You can find the compatibility list here(external link): Snark Barker MCA: Compatibility Guide
There is also a brief troubleshooting guide here(external link): Snark Barker MCA: Troubleshooting
There are simply too many topics to cover in this section about compatibility on DOS systems in general. Some issues are not specific to the microchannel machine and could just be issues such as a conflict with another device, or some other more traditional type of issue. Please be aware you may need to put in a little time doing research and reading to get the card working in your setup.
Each card in a microchannel bus requires an Adapter Description or ADF file. Copy this file to the reference disk for your system and run it after installing the card in your system. You will then be able to set the IO port, IRQ & DMA ranges as well as disable and enable the joystick from here as well. By default, it will be set to IO 0x220, IRQ 5, DMA 1 & joystick enabled. For most systems, this will be sufficient, but if you need to make changes, simple run the reference disk and select change configuration. The adf file may be downloaded here: @5085.adf (zipped)

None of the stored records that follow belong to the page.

==> src/hw/rtl/srsw_pkg.sv <==
// Shared constants, command codes and request/response types for the selective-repeat sender.
package srsw_pkg;

	// Default sizes of the sequence space and of the send window
	localparam int SEQ_SPACE_DEF   = 8;
	localparam int WINDOW_SIZE_DEF = 4;

	// Fixed field widths on the channels
	localparam int CMD_W  = 2;
	localparam int WORD_W = 64;
	localparam int SEQ_FW = 3;
	localparam int CNT_FW = 3;

	// Request kinds
	localparam logic [CMD_W-1:0] CMD_SEND    = 2'd0;
	localparam logic [CMD_W-1:0] CMD_ACK     = 2'd1;
	localparam logic [CMD_W-1:0] CMD_TIMEOUT = 2'd2;

	typedef struct packed {
		logic [CMD_W-1:0]  cmd;
		logic [WORD_W-1:0] payload_word;
		logic [SEQ_FW-1:0] seq_num;
		logic              checksum_ok;
	} srsw_req_t;

	typedef struct packed {
		logic              accepted;
		logic              emit_packet;
		logic [SEQ_FW-1:0] packet_seq;
		logic [WORD_W-1:0] packet_payload;
		logic              timer_start;
		logic              timer_stop;
		logic [SEQ_FW-1:0] timer_seq;
		logic [SEQ_FW-1:0] base_now;
		logic [CNT_FW-1:0] outstanding;
		logic              full_flag;
	} srsw_rsp_t;

endpackage

==> src/hw/rtl/srsw_chan_if.sv <==
// Valid/ready channel carrying one request or response payload.
interface srsw_chan_if #(
	parameter type T = logic
) ();
	logic valid;
	logic ready;
	T     data;

	modport source (output valid, output data, input ready);
	modport sink (input valid, input data, output ready);
endinterface

==> src/hw/rtl/selective_repeat_sender_window_top.sv <==
// Selective-repeat ARQ sender window: payload store, window bookkeeping and result register.
//
//   channel | dir | handshake   | payload
//   --------+-----+-------------+-----------------------------------------------
//   req     | in  | valid/ready | cmd, payload_word, seq_num, checksum_ok
//   rsp     | out | valid/ready | accepted .. full_flag, one response per request
//
// A request is handled in two states: ST_IDLE accepts it and issues the payload store read,
// then ST_EXEC applies the command and loads the response register.
// An ack at the window base goes through ST_SLIDE, which steps the base past each acked entry
// and loads the response once the slide stops.
// Reset (arst_n low) empties the window and clears all acked marks at once.
// A waiting response stalls the next command only when it must load its own.
module selective_repeat_sender_window_top #(
	parameter int SEQ_SPACE   = srsw_pkg::SEQ_SPACE_DEF,
	parameter int WINDOW_SIZE = srsw_pkg::WINDOW_SIZE_DEF
) (
	input  logic         clk,
	input  logic         arst_n,
	srsw_chan_if.sink    req,
	srsw_chan_if.source  rsp
);
	import srsw_pkg::*;

	localparam int WinCap   = (WINDOW_SIZE < SEQ_SPACE) ? WINDOW_SIZE : SEQ_SPACE;
	localparam int SeqW     = $clog2(SEQ_SPACE);
	localparam int CntW     = $clog2(WinCap + 1);
	localparam int ModSteps = 3;

	localparam logic [1:0] ST_IDLE  = 2'd0;
	localparam logic [1:0] ST_EXEC  = 2'd1;
	localparam logic [1:0] ST_SLIDE = 2'd2;

	logic [1:0]           state_q, state_d;
	logic [CMD_W-1:0]     cmd_q;
	logic [WORD_W-1:0]    word_q;
	logic [SeqW-1:0]      sq_q;
	logic                 ck_q;
	logic [SeqW-1:0]      next_seq_q, next_seq_d;
	logic [SeqW-1:0]      base_q, base_d;
	logic [CntW-1:0]      count_q, count_d;
	logic [SEQ_SPACE-1:0] acked_q;
	logic                 rsp_valid_q;
	srsw_rsp_t            rsp_q;

	logic                 acc;
	logic                 out_free;
	logic [SEQ_FW-1:0]    seq_red;
	logic [SeqW-1:0]      sq_in;
	logic [SeqW-1:0]      ofs;
	logic                 hit;
	logic                 send_ok;
	logic                 ack_set;
	logic                 ack_clr;
	logic [SeqW-1:0]      ack_idx;
	logic                 mem_we;
	logic                 load;
	logic [WORD_W-1:0]    rd_data;
	srsw_rsp_t            res;

	function automatic logic [SeqW-1:0] seq_inc(input logic [SeqW-1:0] v);
		return (int'(v) == SEQ_SPACE - 1) ? '0 : v + SeqW'(1);
	endfunction

	assign acc       = req.valid && req.ready;
	assign req.ready = (state_q == ST_IDLE);
	assign out_free  = !rsp_valid_q || rsp.ready;

	// Reduce the incoming sequence number into the sequence space
	always_comb begin
		seq_red = req.data.seq_num;
		for (int k = 0; k < ModSteps; k++) begin
			if (int'(seq_red) >= SEQ_SPACE) begin
				seq_red = seq_red - SEQ_FW'(SEQ_SPACE);
			end
		end
	end
	assign sq_in = SeqW'(seq_red);

	// Distance of the acked entry from the window base
	always_comb begin
		if (sq_q >= base_q) begin
			ofs = sq_q - base_q;
		end else begin
			ofs = SeqW'({1'b0, sq_q} + (SeqW+1)'(SEQ_SPACE) - {1'b0, base_q});
		end
	end
	assign hit     = (count_q != '0) && ck_q && (int'(ofs) < int'(count_q));
	assign send_ok = int'(count_q) < WinCap;

	// Payload store; a send writes in ST_EXEC after its accept, before any later read
	srsw_pay_mem #(
		.DEPTH(SEQ_SPACE)
	) u_pay_mem (
		.clk   (clk),
		.we    (mem_we),
		.waddr (next_seq_q),
		.wdata (word_q),
		.re    (acc),
		.raddr (sq_in),
		.rdata (rd_data)
	);

	// Apply the command, step the slide, build the response
	always_comb begin
		state_d    = state_q;
		next_seq_d = next_seq_q;
		base_d     = base_q;
		count_d    = count_q;
		ack_set    = 1'b0;
		ack_clr    = 1'b0;
		ack_idx    = sq_q;
		mem_we     = 1'b0;
		load       = 1'b0;
		res        = '0;
		unique case (state_q)
			ST_IDLE: begin
				if (acc) begin
					state_d = ST_EXEC;
				end
			end
			ST_EXEC: begin
				unique case (cmd_q)
					CMD_SEND: begin
						if (out_free) begin
							load    = 1'b1;
							state_d = ST_IDLE;
							if (send_ok) begin
								mem_we             = 1'b1;
								ack_clr            = 1'b1;
								ack_idx            = next_seq_q;
								next_seq_d         = seq_inc(next_seq_q);
								count_d            = count_q + CntW'(1);
								res.accepted       = 1'b1;
								res.emit_packet    = 1'b1;
								res.packet_seq     = SEQ_FW'(next_seq_q);
								res.packet_payload = word_q;
								res.timer_start    = 1'b1;
								res.timer_seq      = SEQ_FW'(next_seq_q);
							end
						end
					end
					CMD_ACK: begin
						if (hit && (sq_q == base_q)) begin
							ack_set = 1'b1;
							state_d = ST_SLIDE;
						end else if (out_free) begin
							load    = 1'b1;
							state_d = ST_IDLE;
							if (hit) begin
								ack_set        = 1'b1;
								res.timer_stop = 1'b1;
								res.timer_seq  = SEQ_FW'(sq_q);
							end
						end
					end
					CMD_TIMEOUT: begin
						if (out_free) begin
							load               = 1'b1;
							state_d            = ST_IDLE;
							res.emit_packet    = 1'b1;
							res.packet_seq     = SEQ_FW'(sq_q);
							res.packet_payload = rd_data;
							res.timer_start    = 1'b1;
							res.timer_seq      = SEQ_FW'(sq_q);
						end
					end
					default: begin
						if (out_free) begin
							load    = 1'b1;
							state_d = ST_IDLE;
						end
					end
				endcase
			end
			ST_SLIDE: begin
				if ((count_q != '0) && acked_q[base_q]) begin
					base_d  = seq_inc(base_q);
					count_d = count_q - CntW'(1);
				end else if (out_free) begin
					load           = 1'b1;
					state_d        = ST_IDLE;
					res.timer_stop = 1'b1;
					res.timer_seq  = SEQ_FW'(sq_q);
				end
			end
			default: begin
				state_d = ST_IDLE;
			end
		endcase
		res.base_now    = SEQ_FW'(base_d);
		res.outstanding = CNT_FW'(count_d);
		res.full_flag   = int'(count_d) >= WinCap;
	end

	// Control state and window registers
	always_ff @(posedge clk or negedge arst_n) begin
		if (!arst_n) begin
			state_q     <= ST_IDLE;
			next_seq_q  <= '0;
			base_q      <= '0;
			count_q     <= '0;
			acked_q     <= '0;
			rsp_valid_q <= 1'b0;
		end else begin
			state_q    <= state_d;
			next_seq_q <= next_seq_d;
			base_q     <= base_d;
			count_q    <= count_d;
			if (ack_set) begin
				acked_q[ack_idx] <= 1'b1;
			end else if (ack_clr) begin
				acked_q[ack_idx] <= 1'b0;
			end
			if (load) begin
				rsp_valid_q <= 1'b1;
			end else if (rsp.ready) begin
				rsp_valid_q <= 1'b0;
			end
		end
	end

	// Hold the accepted request and the pending response
	always_ff @(posedge clk) begin
		if (acc) begin
			cmd_q  <= req.data.cmd;
			word_q <= req.data.payload_word;
			sq_q   <= sq_in;
			ck_q   <= req.data.checksum_ok;
		end
		if (load) begin
			rsp_q <= res;
		end
	end

	assign rsp.valid = rsp_valid_q;
	assign rsp.data  = rsp_q;

endmodule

There are many drivers and utility programs which will work with the Sound Blaster, but in general, DOS games do not need drivers to use it. However, Windows does need a driver and there were some custom files made for microchannel systems in general which are all available here(external link): 9595 Page – SoundBlaster MCV
For a video demonstation of the card, see here(external link): https://youtu.be/4IASGSBgs7A
I would really like to thank Eric once again for all his help and for cracking the secrets of the MCA bus. While these machines can be challenging to use, they are an interesting example of the industry in the mid to late 1980’s and had some very forward-thinking features for their time.